During this training, we did not use any of the six hand renderings we want to test, but rather a fully-opaque white hand rendering that completely occluded the real hand of the user.
Participants were asked to carry out the two tasks as naturally and as fast as possible.
Similarly to \cite{prachyabrued2014visual,maisto2017evaluation,blaga2017usability,vanveldhuizen2021effect}, we only allowed the use of the dominant hand.
The experiment took around 1 hour and 20 minutes to complete.

\subsection{Participants}
\label{participants}

Twenty-four subjects participated in the study (eight aged between 18 and 24, fourteen aged between 25 and 34, and two aged between 35 and 44; 22~males, 1~female, 1~preferred not to say).
None of the participants reported any deficiencies in their visual perception abilities.
Two subjects were left-handed, while the twenty-two other were right-handed; they all used their dominant hand during the trials.
Ten subjects had significant experience with \VR (\enquote{I use it every week}), while the fourteen other reported little to no experience with \VR.
Two subjects had significant experience with \AR (\enquote{I use it every week}), while the twenty-two other reported little to no experience with \AR.
Participants signed an informed consent, including the declaration of having no conflict of interest.

\subsection{Collected Data}
\label{metrics}

Inspired by \textcite[p.674]{laviolajr20173d}, we collected the following metrics during the experiment:
\begin{itemize}
  \item \response{Completion Time}, defined as the time elapsed between the first contact with the virtual cube and its correct placement inside the target volume; as subjects were asked to complete the tasks as fast as possible, lower completion times mean better performance.
  \item \response{Contacts}, defined as the number of separate times the user's hand makes contact with the virtual cube; in both tasks, a lower number of contacts means a smoother continuous interaction with the object.
  \item \response{Time per Contact}, defined as the total time any part of the user's hand contacted the cube divided by the number of contacts; higher values mean that the user interacted with the object for longer non-interrupted periods of time.
  \item \response{Grip Aperture} (solely for the grasp-and-place task), defined as the average distance between the thumb's fingertip and the other fingertips during the grasping of the cube; lower values indicate a greater finger interpenetration with the cube, resulting in a greater discrepancy between the real hand and the visual hand augmentation constrained to the cube surfaces and showing how confident users are in their grasp \cite{prachyabrued2014visual, al-kalbani2016analysis, blaga2017usability, chessa2019grasping}.
\end{itemize}
Taken together, these measures provide an overview of the performance and usability of each visual hand augmentation, as we hypothesized that they should influence the behavior and effectiveness of the participants.

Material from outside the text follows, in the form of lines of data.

[src/rtl/regwr_arbiter.sv]
// -----------------------------------------------------------------------------
// regwr_arbiter
//
// Purpose:
//   Shares the register file's single write port between the pipeline
//   writeback stage (high priority) and the multi-cycle multiply/divide unit.
//   A starvation counter guarantees the mul/div result is written within
//   STARVE_LIMIT cycles of its first refusal: once the limit is reached the
//   arbiter spends one cycle in FORCE_MD, stalling the pipeline and granting
//   mul/div unconditionally. A busy scoreboard marks destination registers
//   whose mul/div result has not yet been transferred, for hazard detection.
//
// Parameters:
//   WIDTH        data width of busW / wb_data / md_data
//   STARVE_LIMIT cycles md may be refused before a forced grant (1..15)
//
// Ports:
//   clk          in   clock, rising-edge active
//   rst_n        in   asynchronous active-low reset
//   wb_valid     in   writeback write request (high priority)
//   wb_rw        in   writeback destination register
//   wb_data      in   writeback data
//   md_issue     in   mul/div instruction issued this cycle
//   md_issue_rw  in   destination of the issued mul/div
//   md_valid     in   mul/div result available
//   md_rw        in   mul/div result destination
//   md_data      in   mul/div result data
//   md_ready     out  mul/div result accepted when md_valid && md_ready
//   stall_req    out  pipeline must freeze (writeback holds its request)
//   RegWr        out  register file write enable (registered)
//   Rw           out  register file write address (registered)
//   busW         out  register file write data (registered)
//   busy_mask    out  bit i set: register i awaits a mul/div result
// -----------------------------------------------------------------------------
module regwr_arbiter #(
   parameter int WIDTH        = 32,
   parameter int STARVE_LIMIT = 4
) (
   input  logic             clk,
   input  logic             rst_n,
   input  logic             wb_valid,
   input  logic [4:0]       wb_rw,
   input  logic [WIDTH-1:0] wb_data,
   input  logic             md_issue,
   input  logic [4:0]       md_issue_rw,
   input  logic             md_valid,
   input  logic [4:0]       md_rw,
   input  logic [WIDTH-1:0] md_data,
   output logic             md_ready,
   output logic             stall_req,
   output logic             RegWr,
   output logic [4:0]       Rw,
   output logic [WIDTH-1:0] busW,
   output logic [31:0]      busy_mask
);

   typedef enum logic {
      PRI_WB   = 1'b0,
      FORCE_MD = 1'b1
   } state_t;

   // Refusal count at which the next refusal forces a grant.
   localparam logic [3:0] LP_WAIT_LAST = 4'(STARVE_LIMIT - 1);

   state_t             r_state;
   state_t             w_state_nxt;
   logic [3:0]         r_wait_cnt;
   logic [3:0]         w_wait_cnt_nxt;

   logic               w_grant_wb;
   logic               w_grant_md;
   logic               w_md_xfer;

   logic               w_wr_en;
   logic [4:0]         w_wr_rw;
   logic [WIDTH-1:0]   w_wr_data;

   logic               r_regwr;
   logic [4:0]         r_rw;
   logic [WIDTH-1:0]   r_busw;

   logic [31:0]        r_busy;
   logic [31:0]        w_busy_set;
   logic [31:0]        w_busy_clr;
   logic [31:0]        w_busy_nxt;

   // --------------------------------------------------------------------------
   // FSM state register
   // --------------------------------------------------------------------------
   always_ff @(posedge clk or negedge rst_n) begin
      if (!rst_n) begin
         r_state    <= PRI_WB;
         r_wait_cnt <= 4'd0;
      end else begin
         r_state    <= w_state_nxt;
         r_wait_cnt <= w_wait_cnt_nxt;
      end
   end

   // --------------------------------------------------------------------------
   // FSM next-state, grants and handshake outputs
   // --------------------------------------------------------------------------
   always_comb begin
      w_state_nxt    = r_state;
      w_wait_cnt_nxt = r_wait_cnt;
      md_ready       = 1'b0;
      stall_req      = 1'b0;
      w_grant_wb     = 1'b0;
      w_grant_md     = 1'b0;

      case (r_state)
         PRI_WB: begin
            md_ready   = !wb_valid;
            w_grant_wb = wb_valid;
            w_grant_md = !wb_valid && md_valid;
            if (md_valid && wb_valid) begin
               // md refused this cycle: count it, and escalate once the
               // refusal budget is used up.
               w_wait_cnt_nxt = r_wait_cnt + 4'd1;
               if (r_wait_cnt == LP_WAIT_LAST) begin
                  w_state_nxt = FORCE_MD;
               end
            end else begin
               // Either md transferred or nothing is waiting.
               w_wait_cnt_nxt = 4'd0;
            end
         end

         FORCE_MD: begin
            md_ready       = 1'b1;
            stall_req      = 1'b1;
            w_grant_md     = md_valid;
            // Always a single cycle: either the forced transfer happens, or
            // the result was withdrawn and there is nothing left to force.
            w_wait_cnt_nxt = 4'd0;
            w_state_nxt    = PRI_WB;
         end

         default: begin
            w_state_nxt    = PRI_WB;
            w_wait_cnt_nxt = 4'd0;
         end
      endcase
   end

   assign w_md_xfer = md_valid && md_ready;

   // --------------------------------------------------------------------------
   // Write-command selection. A grant to register 0 still completes its
   // handshake, but produces no write and leaves Rw/busW untouched.
   // --------------------------------------------------------------------------
   always_comb begin
      w_wr_en   = 1'b0;
      w_wr_rw   = wb_rw;
      w_wr_data = wb_data;
      if (w_grant_wb) begin
         w_wr_en   = (wb_rw != 5'd0);
         w_wr_rw   = wb_rw;
         w_wr_data = wb_data;
      end else if (w_grant_md) begin
         w_wr_en   = (md_rw != 5'd0);
         w_wr_rw   = md_rw;
         w_wr_data = md_data;
      end
   end

   // --------------------------------------------------------------------------
   // Busy scoreboard next value. Set is applied after clear so a same-cycle
   // issue and transfer to one register leaves it busy; bit 0 never sets.
   // --------------------------------------------------------------------------
   always_comb begin
      w_busy_set = 32'd0;
      w_busy_clr = 32'd0;
      if (md_issue) begin
         w_busy_set = 32'd1 << md_issue_rw;
      end
      if (w_md_xfer) begin
         w_busy_clr = 32'd1 << md_rw;
      end
      w_busy_nxt = ((r_busy & ~w_busy_clr) | w_busy_set) & ~32'd1;
   end

   // --------------------------------------------------------------------------
   // Registered write port and scoreboard
   // --------------------------------------------------------------------------
   always_ff @(posedge clk or negedge rst_n) begin
      if (!rst_n) begin
         r_regwr <= 1'b0;
         r_rw    <= 5'd0;
         r_busw  <= '0;
         r_busy  <= 32'd0;
      end else begin
         r_regwr <= w_wr_en;
         if (w_wr_en) begin
            r_rw   <= w_wr_rw;
            r_busw <= w_wr_data;
         end
         r_busy  <= w_busy_nxt;
      end
   end

   assign RegWr     = r_regwr;
   assign Rw        = r_rw;
   assign busW      = r_busw;
   assign busy_mask = r_busy;

endmodule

At the end of each task, participants were asked to rank the visual hand augmentations according to their preference with respect to the considered task.
Participants also rated each visual hand augmentation individually on six questions using a 7-item Likert scale (1=Not at all, 7=Extremely):
\begin{itemize}
  \item \response{Difficulty}: How difficult were the tasks?
  \item \response{Fatigue}: How fatiguing (mentally and physically) were the tasks?
  \item \response{Precision}: How precise were you in performing the tasks?
  \item \response{Performance}: How successful were you in performing the tasks?
  \item \response{Efficiency}: How fast/efficient do you think you were in performing the tasks?
  \item \response{Rating}: How much do you like each visual hand?
\end{itemize}

Finally, participants were encouraged to comment out loud on the conditions throughout the experiment, as well as in an open-ended question at its end, to gather additional qualitative information.

The results were analyzed using R (v4.4) and the packages \textit{afex} (v1.4), \textit{ARTool} (v0.11), and \textit{performance} (v0.13).